Thursday, June 03, 2010

Information Transmission in Organizations

This sounds like the title of some research project that might be published in a business journal, but what I want to talk about is simply some observations that have emerged in stark detail as I have practiced medicine for the last 30 years.

Neurology is a specialty that is obviously an area that most doctors and nurses struggled with in their training. This is not meant to be a derogatory statement, since I can easily recall that when I first tried to learn neuroanatomy I was rather convinced that there was too much to learn, and that it was all quite beyond my capabilities.

As you complete training in a field quite foreign to other health care workers, you become a kind of source of information that seems mysterious, and you become a font that people come to for enlightenment about various neurologic illnesses. If that weren't enough, I also did a fellowship in neuromuscular diseases, which can be a bit of black box for many neurologists, let alone those without some degree of comfort about neurologic diseases.
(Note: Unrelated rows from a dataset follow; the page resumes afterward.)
[src/rtl/demux_stream_pkg.sv]
// Shared constants and types for the 1-to-N stream demultiplexer.
// Holds counter width, slot state encoding and legal channel range.
package demux_stream_pkg;

    localparam int STAT_W     = 16;
    localparam int NUM_CH_MIN = 2;
    localparam int NUM_CH_MAX = 16;

    typedef enum logic {
        SLOT_EMPTY = 1'b0,
        SLOT_FULL  = 1'b1
    } slot_state_e;

endpackage

[src/rtl/demux_stream_slot.sv]
// One output slot: 1-entry buffer with valid/ready drain side.
// Ports: load/wdata (fill), ready (consumer), valid/data (slot), cnt.
// Data reads zero whenever the slot is empty.
// Beat counter exists only when DEMUX_STREAM_STAT_EN is defined.
module demux_stream_slot
    import demux_stream_pkg::*;
#(
    parameter int BUS_WIDTH = 8
) (
    input  logic                 clk,
    input  logic                 rst_n,
    input  logic                 load,
    input  logic [BUS_WIDTH-1:0] wdata,
    input  logic                 ready,
    output logic                 valid,
    output logic [BUS_WIDTH-1:0] data,
    output logic [STAT_W-1:0]    cnt
);

    slot_state_e          state_q, state_d;
    logic [BUS_WIDTH-1:0] data_q;
    logic                 drain;

    assign valid = (state_q == SLOT_FULL);
    assign drain = valid & ready;
    assign data  = data_q;

    always_ff @(posedge clk or negedge rst_n) begin
        if (!rst_n) state_q <= SLOT_EMPTY;
        else        state_q <= state_d;
    end

    // load while FULL can only happen together with a drain,
    // because the top gates acceptance on !valid | ready
    always_comb begin
        state_d = state_q;
        unique case (state_q)
            SLOT_EMPTY: if (load)           state_d = SLOT_FULL;
            SLOT_FULL:  if (drain && !load) state_d = SLOT_EMPTY;
            default:                        state_d = SLOT_EMPTY;
        endcase
    end

    always_ff @(posedge clk or negedge rst_n) begin
        if (!rst_n)     data_q <= '0;
        else if (load)  data_q <= wdata;
        else if (drain) data_q <= '0;
    end

`ifdef DEMUX_STREAM_STAT_EN
    logic [STAT_W-1:0] cnt_q;

    always_ff @(posedge clk or negedge rst_n) begin
        if (!rst_n)
            cnt_q <= '0;
        else if (drain && cnt_q != '1)
            cnt_q <= cnt_q + 1'b1;
    end

    assign cnt = cnt_q;
`else
    assign cnt = '0;
`endif

endmodule
<file path="src/rtl/mem_bus_arbiter_if.sv">
// Bundle of the fetch port, data port and shared memory port signals around the arbiter.
// The slave modport is the arbiter's view; master is the view of the requesters and memory.
interface mem_bus_arbiter_if;
   logic        halt;

   // Fetch port
   logic        if_req;
   logic [31:0] if_addr;
   logic [31:0] if_rdata;
   logic        if_ack;
   logic        stall_if;

   // Data port
   logic        da_req;
   logic        da_read_wrn;
   logic [15:0] da_addr;
   logic [31:0] da_wdata;
   logic [31:0] da_rdata;
   logic        da_ack;
   logic        stall_da;

   // Shared memory port
   logic        mem_req;
   logic        mem_read_wrn;
   logic [31:0] mem_addr;
   logic [31:0] mem_wdata;
   logic [31:0] mem_rdata;
   logic        mem_ready;
   logic        bus_err;

   modport slave (
      input  halt,
      input  if_req, if_addr,
      output if_rdata, if_ack, stall_if,
      input  da_req, da_read_wrn, da_addr, da_wdata,
      output da_rdata, da_ack, stall_da,
      output mem_req, mem_read_wrn, mem_addr, mem_wdata, bus_err,
      input  mem_rdata, mem_ready
   );

   modport master (
      output halt,
      output if_req, if_addr,
      input  if_rdata, if_ack, stall_if,
      output da_req, da_read_wrn, da_addr, da_wdata,
      input  da_rdata, da_ack, stall_da,
      input  mem_req, mem_read_wrn, mem_addr, mem_wdata, bus_err,
      output mem_rdata, mem_ready
   );
endinterface

</file>
<file path="src/rtl/mem_bus_arbiter.sv">
// Two-port (fetch / data) arbiter onto one shared memory bus. Data accesses have priority
// until the fetch port has waited STARVE_LIMIT data grants; a granted access that sees no
// MEM_READY for TIMEOUT cycles is aborted with BUS_ERR.
module mem_bus_arbiter #(
   parameter int unsigned STARVE_LIMIT = 3,
   parameter int unsigned TIMEOUT      = 15
) (
   input logic              i_ck_ref,
   input logic              int_rst_n,
   mem_bus_arbiter_if.slave io_bus
);

   localparam int unsigned StarveW = (STARVE_LIMIT > 0) ? $clog2(STARVE_LIMIT + 1) : 1;
   localparam int unsigned WaitW   = (TIMEOUT > 1) ? $clog2(TIMEOUT) : 1;
   localparam logic [StarveW-1:0] StarveMax = StarveW'(STARVE_LIMIT);
   localparam logic [WaitW-1:0]   WaitLast  = WaitW'(TIMEOUT - 1);

   typedef enum logic [1:0] {
      StIdle,
      StGrantIf,
      StGrantDa
   } state_t;

   state_t r_state, w_state_d;

   logic               r_mem_req,      w_mem_req_d;
   logic               r_mem_read_wrn, w_mem_read_wrn_d;
   logic [31:0]        r_mem_addr,     w_mem_addr_d;
   logic [31:0]        r_mem_wdata,    w_mem_wdata_d;
   logic [31:0]        r_if_rdata,     w_if_rdata_d;
   logic [31:0]        r_da_rdata,     w_da_rdata_d;
   logic               r_if_ack,       w_if_ack_d;
   logic               r_da_ack,       w_da_ack_d;
   logic               r_bus_err,      w_bus_err_d;
   logic [StarveW-1:0] r_starve_cnt,   w_starve_cnt_d;
   logic [WaitW-1:0]   r_wait_cnt,     w_wait_cnt_d;

   // A port's REQ is still high during its own ACK cycle; it must not win a second grant.
   logic w_if_req_eff;
   logic w_da_req_eff;
   logic w_timeout;

   assign w_if_req_eff = io_bus.if_req & ~r_if_ack;
   assign w_da_req_eff = io_bus.da_req & ~r_da_ack;
   assign w_timeout    = (r_wait_cnt == WaitLast);

   // FSM state register
   always_ff @(posedge i_ck_ref or negedge int_rst_n) begin
      if (!int_rst_n) begin
         r_state <= StIdle;
      end else begin
         r_state <= w_state_d;
      end
   end

   // Next-state, arbitration and transfer completion
   always_comb begin
      w_state_d        = r_state;
      w_mem_req_d      = r_mem_req;
      w_mem_read_wrn_d = r_mem_read_wrn;
      w_mem_addr_d     = r_mem_addr;
      w_mem_wdata_d    = r_mem_wdata;
      w_if_rdata_d     = r_if_rdata;
      w_da_rdata_d     = r_da_rdata;
      w_if_ack_d       = 1'b0;
      w_da_ack_d       = 1'b0;
      w_bus_err_d      = 1'b0;
      w_starve_cnt_d   = r_starve_cnt;
      w_wait_cnt_d     = r_wait_cnt;

      unique case (r_state)
         StIdle: begin
            // HALT freezes arbitration, including the starvation count
            if (!io_bus.halt) begin
               if (!io_bus.if_req) begin
                  w_starve_cnt_d = '0;
               end
               if (w_da_req_eff && (r_starve_cnt < StarveMax)) begin
                  w_state_d        = StGrantDa;
                  w_mem_req_d      = 1'b1;
                  w_mem_read_wrn_d = io_bus.da_read_wrn;
                  w_mem_addr_d     = {16'h0000, io_bus.da_addr};
                  w_mem_wdata_d    = io_bus.da_wdata;
                  w_wait_cnt_d     = '0;
                  if (io_bus.if_req && (r_starve_cnt != StarveMax)) begin
                     w_starve_cnt_d = r_starve_cnt + 1'b1;
                  end
               end else if (w_if_req_eff) begin
                  w_state_d        = StGrantIf;
                  w_mem_req_d      = 1'b1;
                  w_mem_read_wrn_d = 1'b1;
                  w_mem_addr_d     = io_bus.if_addr;
                  w_wait_cnt_d     = '0;
                  w_starve_cnt_d   = '0;
               end
            end
         end

         StGrantIf, StGrantDa: begin
            if (!io_bus.if_req) begin
               w_starve_cnt_d = '0;
            end
            if (io_bus.mem_ready) begin
               w_state_d   = StIdle;
               w_mem_req_d = 1'b0;
               if (r_state == StGrantIf) begin
                  w_if_ack_d   = 1'b1;
                  w_if_rdata_d = io_bus.mem_rdata;
               end else begin
                  w_da_ack_d = 1'b1;
                  // A completed write leaves the last read result in place
                  if (r_mem_read_wrn) begin
                     w_da_rdata_d = io_bus.mem_rdata;
                  end
               end
            end else if (w_timeout) begin
               w_state_d   = StIdle;
               w_mem_req_d = 1'b0;
               w_bus_err_d = 1'b1;
               if (r_state == StGrantIf) begin
                  w_if_ack_d   = 1'b1;
                  w_if_rdata_d = '0;
               end else begin
                  w_da_ack_d   = 1'b1;
                  w_da_rdata_d = '0;
               end
            end else begin
               w_wait_cnt_d = r_wait_cnt + 1'b1;
            end
         end

         default: begin
            w_state_d   = StIdle;
            w_mem_req_d = 1'b0;
         end
      endcase
   end

   // Bus, data and counter registers
   always_ff @(posedge i_ck_ref or negedge int_rst_n) begin
      if (!int_rst_n) begin
         r_mem_req      <= 1'b0;
         r_mem_read_wrn <= 1'b1;
         r_mem_addr     <= '0;
         r_mem_wdata    <= '0;
         r_if_rdata     <= '0;
         r_da_rdata     <= '0;
         r_if_ack       <= 1'b0;
         r_da_ack       <= 1'b0;
         r_bus_err      <= 1'b0;
         r_starve_cnt   <= '0;
         r_wait_cnt     <= '0;
      end else begin
         r_mem_req      <= w_mem_req_d;
         r_mem_read_wrn <= w_mem_read_wrn_d;
         r_mem_addr     <= w_mem_addr_d;
         r_mem_wdata    <= w_mem_wdata_d;
         r_if_rdata     <= w_if_rdata_d;
         r_da_rdata     <= w_da_rdata_d;
         r_if_ack       <= w_if_ack_d;
         r_da_ack       <= w_da_ack_d;
         r_bus_err      <= w_bus_err_d;
         r_starve_cnt   <= w_starve_cnt_d;
         r_wait_cnt     <= w_wait_cnt_d;
      end
   end

   assign io_bus.mem_req      = r_mem_req;
   assign io_bus.mem_read_wrn = r_mem_read_wrn;
   assign io_bus.mem_addr     = r_mem_addr;
   assign io_bus.mem_wdata    = r_mem_wdata;
   assign io_bus.if_rdata     = r_if_rdata;
   assign io_bus.da_rdata     = r_da_rdata;
   assign io_bus.if_ack       = r_if_ack;
   assign io_bus.da_ack       = r_da_ack;
   assign io_bus.bus_err      = r_bus_err;
   assign io_bus.stall_if     = io_bus.if_req & ~r_if_ack;
   assign io_bus.stall_da     = io_bus.da_req & ~r_da_ack;

endmodule

</file>
<file path="src/flat_wrapper.sv">
// flat-port wrapper written by rule: the top's interface ports become plain ports
module mem_bus_arbiter_flat 
#(
   parameter int unsigned STARVE_LIMIT = 3,
   parameter int unsigned TIMEOUT      = 15
)
  (i_ck_ref, int_rst_n, io_bus_halt, io_bus_if_req, io_bus_if_addr, io_bus_if_rdata, io_bus_if_ack, io_bus_stall_if, io_bus_da_req, io_bus_da_read_wrn, io_bus_da_addr, io_bus_da_wdata, io_bus_da_rdata, io_bus_da_ack, io_bus_stall_da, io_bus_mem_req, io_bus_mem_read_wrn, io_bus_mem_addr, io_bus_mem_wdata, io_bus_bus_err, io_bus_mem_rdata, io_bus_mem_ready);
  mem_bus_arbiter_if io_bus_i ();
  input logic i_ck_ref;
  input logic int_rst_n;
  input wire logic [$bits(io_bus_i.halt)-1:0] io_bus_halt;
  input wire logic [$bits(io_bus_i.if_req)-1:0] io_bus_if_req;
  input wire logic [$bits(io_bus_i.if_addr)-1:0] io_bus_if_addr;
  output wire logic [$bits(io_bus_i.if_rdata)-1:0] io_bus_if_rdata;
  output wire logic [$bits(io_bus_i.if_ack)-1:0] io_bus_if_ack;
  output wire logic [$bits(io_bus_i.stall_if)-1:0] io_bus_stall_if;
  input wire logic [$bits(io_bus_i.da_req)-1:0] io_bus_da_req;
  input wire logic [$bits(io_bus_i.da_read_wrn)-1:0] io_bus_da_read_wrn;
  input wire logic [$bits(io_bus_i.da_addr)-1:0] io_bus_da_addr;
  input wire logic [$bits(io_bus_i.da_wdata)-1:0] io_bus_da_wdata;
  output wire logic [$bits(io_bus_i.da_rdata)-1:0] io_bus_da_rdata;
  output wire logic [$bits(io_bus_i.da_ack)-1:0] io_bus_da_ack;
  output wire logic [$bits(io_bus_i.stall_da)-1:0] io_bus_stall_da;
  output wire logic [$bits(io_bus_i.mem_req)-1:0] io_bus_mem_req;
  output wire logic [$bits(io_bus_i.mem_read_wrn)-1:0] io_bus_mem_read_wrn;
  output wire logic [$bits(io_bus_i.mem_addr)-1:0] io_bus_mem_addr;
  output wire logic [$bits(io_bus_i.mem_wdata)-1:0] io_bus_mem_wdata;
  output wire logic [$bits(io_bus_i.bus_err)-1:0] io_bus_bus_err;
  input wire logic [$bits(io_bus_i.mem_rdata)-1:0] io_bus_mem_rdata;
  input wire logic [$bits(io_bus_i.mem_ready)-1:0] io_bus_mem_ready;
  assign io_bus_i.halt = io_bus_halt;
  assign io_bus_i.if_req = io_bus_if_req;
  assign io_bus_i.if_addr = io_bus_if_addr;
  assign io_bus_if_rdata = io_bus_i.if_rdata;
  assign io_bus_if_ack = io_bus_i.if_ack;
  assign io_bus_stall_if = io_bus_i.stall_if;
  assign io_bus_i.da_req = io_bus_da_req;
  assign io_bus_i.da_read_wrn = io_bus_da_read_wrn;
  assign io_bus_i.da_addr = io_bus_da_addr;
  assign io_bus_i.da_wdata = io_bus_da_wdata;
  assign io_bus_da_rdata = io_bus_i.da_rdata;
  assign io_bus_da_ack = io_bus_i.da_ack;
  assign io_bus_stall_da = io_bus_i.stall_da;
  assign io_bus_mem_req = io_bus_i.mem_req;
  assign io_bus_mem_read_wrn = io_bus_i.mem_read_wrn;
  assign io_bus_mem_addr = io_bus_i.mem_addr;
  assign io_bus_mem_wdata = io_bus_i.mem_wdata;
  assign io_bus_bus_err = io_bus_i.bus_err;
  assign io_bus_i.mem_rdata = io_bus_mem_rdata;
  assign io_bus_i.mem_ready = io_bus_mem_ready;
  mem_bus_arbiter #(.STARVE_LIMIT(STARVE_LIMIT), .TIMEOUT(TIMEOUT)) u_core (.i_ck_ref(i_ck_ref), .int_rst_n(int_rst_n), .io_bus(io_bus_i));
endmodule
</file>
`config.mk`:
```
export PLATFORM = sky130hd
export DESIGN_NAME = wb_address_generator
export DESIGN_NICKNAME = d
export VERILOG_FILES = /design/src/rtl/wb_address_generator_pkg.sv /design/src/rtl/bit_rev.sv /design/src/rtl/wb_address_generator.sv
export SDC_FILE = /design/constraint.sdc
export NUM_CORES = 1
export LEC_CHECK = 0
export CAP_MARGIN = 20
export CORE_UTILIZATION = 45
export DETAILED_ROUTE_END_ITERATION = 10
export PLACE_DENSITY = 0.75
export SLEW_MARGIN = 40
export SYNTH_ARGS = -nofsm -noshare
export SYNTH_HDL_FRONTEND = slang
export SYNTH_HIERARCHICAL = 1
export SYNTH_SLANG_ARGS = --single-unit
```
`constraint.sdc`:
```
create_clock -name clk -period 4.1 [get_ports clk]
set_clock_uncertainty 0.15 [all_clocks]
set_input_delay 1.025 -clock clk [delete_from_list [all_inputs] [get_ports clk]]
set_output_delay 1.025 -clock clk [all_outputs]
set_load 0.005 [all_outputs]
```
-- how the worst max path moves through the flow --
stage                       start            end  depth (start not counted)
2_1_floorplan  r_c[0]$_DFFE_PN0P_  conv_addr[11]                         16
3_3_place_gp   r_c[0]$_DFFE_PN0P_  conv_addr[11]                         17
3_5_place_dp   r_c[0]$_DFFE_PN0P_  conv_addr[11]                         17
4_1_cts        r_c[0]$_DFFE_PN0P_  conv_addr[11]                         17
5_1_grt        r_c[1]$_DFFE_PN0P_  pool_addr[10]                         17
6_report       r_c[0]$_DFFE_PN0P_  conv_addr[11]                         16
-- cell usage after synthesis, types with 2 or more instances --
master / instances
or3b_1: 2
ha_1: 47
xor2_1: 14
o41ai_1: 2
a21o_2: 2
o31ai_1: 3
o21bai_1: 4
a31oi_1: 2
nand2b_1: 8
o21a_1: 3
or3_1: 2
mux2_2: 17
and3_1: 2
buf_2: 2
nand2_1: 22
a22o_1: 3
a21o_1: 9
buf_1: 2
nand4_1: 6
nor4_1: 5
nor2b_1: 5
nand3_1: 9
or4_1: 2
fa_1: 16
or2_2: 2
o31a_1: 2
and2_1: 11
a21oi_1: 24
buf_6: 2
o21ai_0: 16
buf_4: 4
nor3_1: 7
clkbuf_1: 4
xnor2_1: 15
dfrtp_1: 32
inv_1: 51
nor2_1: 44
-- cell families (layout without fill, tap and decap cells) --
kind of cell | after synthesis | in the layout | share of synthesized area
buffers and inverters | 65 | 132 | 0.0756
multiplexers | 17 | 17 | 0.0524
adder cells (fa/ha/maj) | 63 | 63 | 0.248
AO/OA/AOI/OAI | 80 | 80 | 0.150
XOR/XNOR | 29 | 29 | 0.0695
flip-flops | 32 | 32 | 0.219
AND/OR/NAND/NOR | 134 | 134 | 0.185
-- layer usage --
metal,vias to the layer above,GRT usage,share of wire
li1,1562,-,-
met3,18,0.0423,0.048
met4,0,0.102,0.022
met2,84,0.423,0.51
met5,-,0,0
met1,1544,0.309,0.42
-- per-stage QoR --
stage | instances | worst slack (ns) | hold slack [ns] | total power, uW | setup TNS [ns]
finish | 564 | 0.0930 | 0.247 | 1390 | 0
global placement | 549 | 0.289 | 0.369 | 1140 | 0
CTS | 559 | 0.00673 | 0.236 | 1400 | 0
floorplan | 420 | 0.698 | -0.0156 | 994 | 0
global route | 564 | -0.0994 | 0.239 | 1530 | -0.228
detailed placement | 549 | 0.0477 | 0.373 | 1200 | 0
**src/rtl/decoder_pkg.sv**
```systemverilog
// Shared definitions for the scanned 3-to-8 decoder.
// State encoding, blank pattern and default dwell width.
package decoder_pkg;

    localparam int DEF_DWELL_W = 8;

    localparam logic [1:0] ST_IDLE = 2'd0;
    localparam logic [1:0] ST_HOLD = 2'd1;
    localparam logic [1:0] ST_SCAN = 2'd2;

    localparam logic [7:0] BLANK = 8'hFF;

    typedef enum logic [1:0] {
        IDLE = ST_IDLE,
        HOLD = ST_HOLD,
        SCAN = ST_SCAN
    } stateT;

endpackage

```
**src/rtl/dec38_comb.sv**
```systemverilog
// Combinational 3-to-8 decode, active-low enable,
// active-low one-cold select.
module dec38_comb
    import decoder_pkg::*;
(
    input  logic [2:0] code,
    input  logic       enN,
    output logic [7:0] sel
);

    always_comb begin
        sel = BLANK;
        if (!enN) sel[code] = 1'b0;
    end

endmodule

```
**src/rtl/decoder38_scan.sv**
```systemverilog
// Registered 3-to-8 decoder with direct handshake and auto-scan.
// Define DECODER_BLANK_EN for a blank cycle between scan slots.
module decoder38_scan
    import decoder_pkg::*;
#(
    parameter int DWELL_W = DEF_DWELL_W
) (
    input  logic               iClk,
    input  logic               iRst,
    input  logic               iEI,
    input  logic               iMode,
    input  logic               iValid,
    output logic               oReady,
    input  logic [2:0]         iData,
    input  logic [DWELL_W-1:0] iDwell,
    output logic [7:0]         oData,
    output logic [2:0]         oCode,
    output logic               oWrap
);

    stateT              state, stateNext;
    logic [DWELL_W-1:0] cnt, cntNext;
    logic [2:0]         codeNext;
    logic               blank, blankNext;
    logic               wrapNext;
    logic               readyNext;
    logic               activeNext;
    logic [7:0]         selNext;

    always_comb begin
        stateNext = state;
        cntNext   = cnt;
        codeNext  = oCode;
        blankNext = blank;
        wrapNext  = 1'b0;
        if (!iEI) begin
            unique case (state)
                IDLE: begin
                    if (oReady && iValid) begin
                        stateNext = HOLD;
                        codeNext  = iData;
                        cntNext   = iDwell;
                    end else if (iMode) begin
                        stateNext = SCAN;
                        codeNext  = 3'd0;
                        cntNext   = iDwell;
                        blankNext = 1'b0;
                    end
                end
                HOLD: begin
                    if (cnt == '0) stateNext = IDLE;
                    else cntNext = cnt - DWELL_W'(1);
                end
                SCAN: begin
`ifdef DECODER_BLANK_EN
                    if (blank) begin
                        blankNext = 1'b0;
                        cntNext   = iDwell;
                    end else if (cnt != '0) begin
                        cntNext = cnt - DWELL_W'(1);
                    end else if (!iMode) begin
                        stateNext = IDLE;
                    end else begin
                        // code advances during the blank gap
                        codeNext  = oCode + 3'd1;
                        blankNext = 1'b1;
                        wrapNext  = (oCode == 3'd7);
                    end
`else
                    if (cnt != '0) begin
                        cntNext = cnt - DWELL_W'(1);
                    end else if (!iMode) begin
                        stateNext = IDLE;
                    end else begin
                        codeNext = oCode + 3'd1;
                        cntNext  = iDwell;
                    end
`endif
                end
                default: stateNext = IDLE;
            endcase
        end
`ifndef DECODER_BLANK_EN
        // pulse lands on the final cycle of slot 7
        wrapNext = !iEI && stateNext == SCAN &&
                   codeNext == 3'd7 && cntNext == '0;
`endif
    end

    assign readyNext  = !iEI && stateNext == IDLE && !iMode;
    assign activeNext = !iEI &&
                        (stateNext == HOLD ||
                         (stateNext == SCAN && !blankNext));

    dec38_comb uDec (
        .code (codeNext),
        .enN  (!activeNext),
        .sel  (selNext)
    );

    always_ff @(posedge iClk) begin
        if (iRst) begin
            state  <= IDLE;
            cnt    <= '0;
            oCode  <= 3'd0;
            blank  <= 1'b0;
            oData  <= BLANK;
            oReady <= 1'b0;
            oWrap  <= 1'b0;
        end else begin
            state  <= stateNext;
            cnt    <= cntNext;
            oCode  <= codeNext;
            blank  <= blankNext;
            oData  <= selNext;
            oReady <= readyNext;
            oWrap  <= wrapNext;
        end
    end

endmodule

```
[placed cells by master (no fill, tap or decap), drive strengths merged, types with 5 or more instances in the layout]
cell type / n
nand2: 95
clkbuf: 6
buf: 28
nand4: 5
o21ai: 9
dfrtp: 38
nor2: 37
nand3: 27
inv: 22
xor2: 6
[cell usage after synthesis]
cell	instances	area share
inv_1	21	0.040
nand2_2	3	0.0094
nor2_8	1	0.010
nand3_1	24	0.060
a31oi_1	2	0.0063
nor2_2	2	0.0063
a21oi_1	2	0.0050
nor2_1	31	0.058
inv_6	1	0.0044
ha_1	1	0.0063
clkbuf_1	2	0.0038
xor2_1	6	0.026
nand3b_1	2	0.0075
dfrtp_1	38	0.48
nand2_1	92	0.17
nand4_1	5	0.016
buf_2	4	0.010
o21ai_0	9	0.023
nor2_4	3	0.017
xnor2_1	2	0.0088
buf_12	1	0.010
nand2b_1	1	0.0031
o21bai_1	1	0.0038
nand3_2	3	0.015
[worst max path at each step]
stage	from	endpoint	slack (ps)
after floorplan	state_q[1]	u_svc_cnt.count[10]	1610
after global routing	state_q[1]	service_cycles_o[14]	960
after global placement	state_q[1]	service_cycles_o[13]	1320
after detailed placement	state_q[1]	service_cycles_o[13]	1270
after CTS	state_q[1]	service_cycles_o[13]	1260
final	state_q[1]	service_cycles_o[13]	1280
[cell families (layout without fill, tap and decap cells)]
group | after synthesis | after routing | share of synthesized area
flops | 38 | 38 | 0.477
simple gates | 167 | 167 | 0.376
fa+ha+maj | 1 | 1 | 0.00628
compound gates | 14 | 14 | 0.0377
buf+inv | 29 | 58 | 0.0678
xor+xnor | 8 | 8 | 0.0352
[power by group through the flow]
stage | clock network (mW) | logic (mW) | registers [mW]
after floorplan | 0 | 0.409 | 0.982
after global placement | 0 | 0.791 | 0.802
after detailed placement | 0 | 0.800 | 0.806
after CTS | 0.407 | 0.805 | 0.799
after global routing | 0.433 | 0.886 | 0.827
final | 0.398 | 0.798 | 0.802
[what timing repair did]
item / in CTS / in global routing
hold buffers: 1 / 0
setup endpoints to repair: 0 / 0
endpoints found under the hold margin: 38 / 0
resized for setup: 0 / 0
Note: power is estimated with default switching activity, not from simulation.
So now we finally get to the point suggested by the title. An individual person, let's say a nurse on a particular unit on a particular shift, wants to know some details about some condition. I can certainly expound on some subject, for example the various features of, expectations of, treatments for, a condition like Guillain-Barré syndrome, but this is a cul-de-sac conversation. It's not marked down somewhere, not entered in any notes, not passed on to other nurses, maybe not even well-assimilated by the nurse I'm talking to. And so it's like dumping my time into a hole, where it disappears.

Tomorrow, another nurse wants the same information. Do I deliver my time into another hole? The only practical thing for me is to find some spot in between, which I'm afraid probably comes across as being reticent to explain things, maybe withholding information, not being as explanatory as I can be. It might be easy enough to try the "Google is your friend" approach in some palatable way, but I know quite well that this will be the source of a lot of misinformation and noninformation for esoteric topics.

It's a major dilemma, and I don't think that most hospital organizations either understand it or have any investment in doing something about it.